▶ [Activity] Reproduce the whole listing below exactly.
● ● ● ●
<file path="flow/run.sh">
#!/bin/bash
# OpenROAD 26Q1-2900-gdf79404cd8, Yosys 0.63+post, stock flow scripts
make -C /OpenROAD-flow-scripts/flow DESIGN_CONFIG=/design/flow/config.mk WORK_HOME=/design/flow/orfs finish
</file>
<file path="flow/config.mk">
export PLATFORM = sky130hd
export DESIGN_NAME = data_transmit
export DESIGN_NICKNAME = data_transmit
export VERILOG_FILES = /design/flow/design.v
export SDC_FILE = /design/flow/constraint.sdc
export NUM_CORES = 4
export LEC_CHECK = 1
export CORE_UTILIZATION = 50
</file>
<file path="flow/constraint.sdc">
current_design data_transmit

set clk_period 5.6
set clk_io_pct 0.2

create_clock -name clk0 -period $clk_period [get_ports {clk}]

set non_clock_inputs [all_inputs -no_clocks]
set_input_delay [expr $clk_period * $clk_io_pct] -clock clk0 $non_clock_inputs
set_output_delay [expr $clk_period * $clk_io_pct] -clock clk0 [all_outputs]
</file>
<file path="./run.sh">
#!/bin/bash
# OpenROAD 26Q1-2900-gdf79404cd8, Yosys 0.63+post, stock flow scripts
make -C /OpenROAD-flow-scripts/flow DESIGN_CONFIG=/design/flow/config.mk WORK_HOME=/design/flow/orfs finish
</file>
<file path="./config.mk">
export PLATFORM = sky130hd
export DESIGN_NAME = prbs
export DESIGN_NICKNAME = prbs
export VERILOG_FILES = /design/flow/design.v
export SDC_FILE = /design/flow/constraint.sdc
export NUM_CORES = 4
export LEC_CHECK = 1
export CORE_AREA = 10 10 85 85
export DIE_AREA = 0 0 95 95
</file>
<file path="./constraint.sdc">
current_design prbs

set clk_period 1.5
set clk_io_pct 0.2

create_clock -name clk0 -period $clk_period [get_ports {clk}]

set non_clock_inputs [all_inputs -no_clocks]
set_input_delay [expr $clk_period * $clk_io_pct] -clock clk0 $non_clock_inputs
set_output_delay [expr $clk_period * $clk_io_pct] -clock clk0 [all_outputs]
</file>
● ● ● ●
▶ [Written response]
<file path="flow/run.sh">
#!/bin/bash
# OpenROAD 26Q1-2900-gdf79404cd8, Yosys 0.63+post, stock flow scripts
make -C /OpenROAD-flow-scripts/flow DESIGN_CONFIG=/design/flow/config.mk WORK_HOME=/design/flow/orfs finish
</file>
<file path="flow/config.mk">
export PLATFORM = sky130hd
export DESIGN_NAME = data_transmit
export DESIGN_NICKNAME = data_transmit
export VERILOG_FILES = /design/flow/design.v
export SDC_FILE = /design/flow/constraint.sdc
export NUM_CORES = 4
export LEC_CHECK = 1
export CORE_UTILIZATION = 50
</file>
<file path="flow/constraint.sdc">
current_design data_transmit

set clk_period 5.6
set clk_io_pct 0.2

create_clock -name clk0 -period $clk_period [get_ports {clk}]

set non_clock_inputs [all_inputs -no_clocks]
set_input_delay [expr $clk_period * $clk_io_pct] -clock clk0 $non_clock_inputs
set_output_delay [expr $clk_period * $clk_io_pct] -clock clk0 [all_outputs]
</file>
<file path="./run.sh">
#!/bin/bash
# OpenROAD 26Q1-2900-gdf79404cd8, Yosys 0.63+post, stock flow scripts
make -C /OpenROAD-flow-scripts/flow DESIGN_CONFIG=/design/flow/config.mk WORK_HOME=/design/flow/orfs finish
</file>
<file path="./config.mk">
export PLATFORM = sky130hd
export DESIGN_NAME = prbs
export DESIGN_NICKNAME = prbs
export VERILOG_FILES = /design/flow/design.v
export SDC_FILE = /design/flow/constraint.sdc
export NUM_CORES = 4
export LEC_CHECK = 1
export CORE_AREA = 10 10 85 85
export DIE_AREA = 0 0 95 95
</file>
<file path="./constraint.sdc">
current_design prbs

set clk_period 1.5
set clk_io_pct 0.2

create_clock -name clk0 -period $clk_period [get_ports {clk}]

set non_clock_inputs [all_inputs -no_clocks]
set_input_delay [expr $clk_period * $clk_io_pct] -clock clk0 $non_clock_inputs
set_output_delay [expr $clk_period * $clk_io_pct] -clock clk0 [all_outputs]
</file>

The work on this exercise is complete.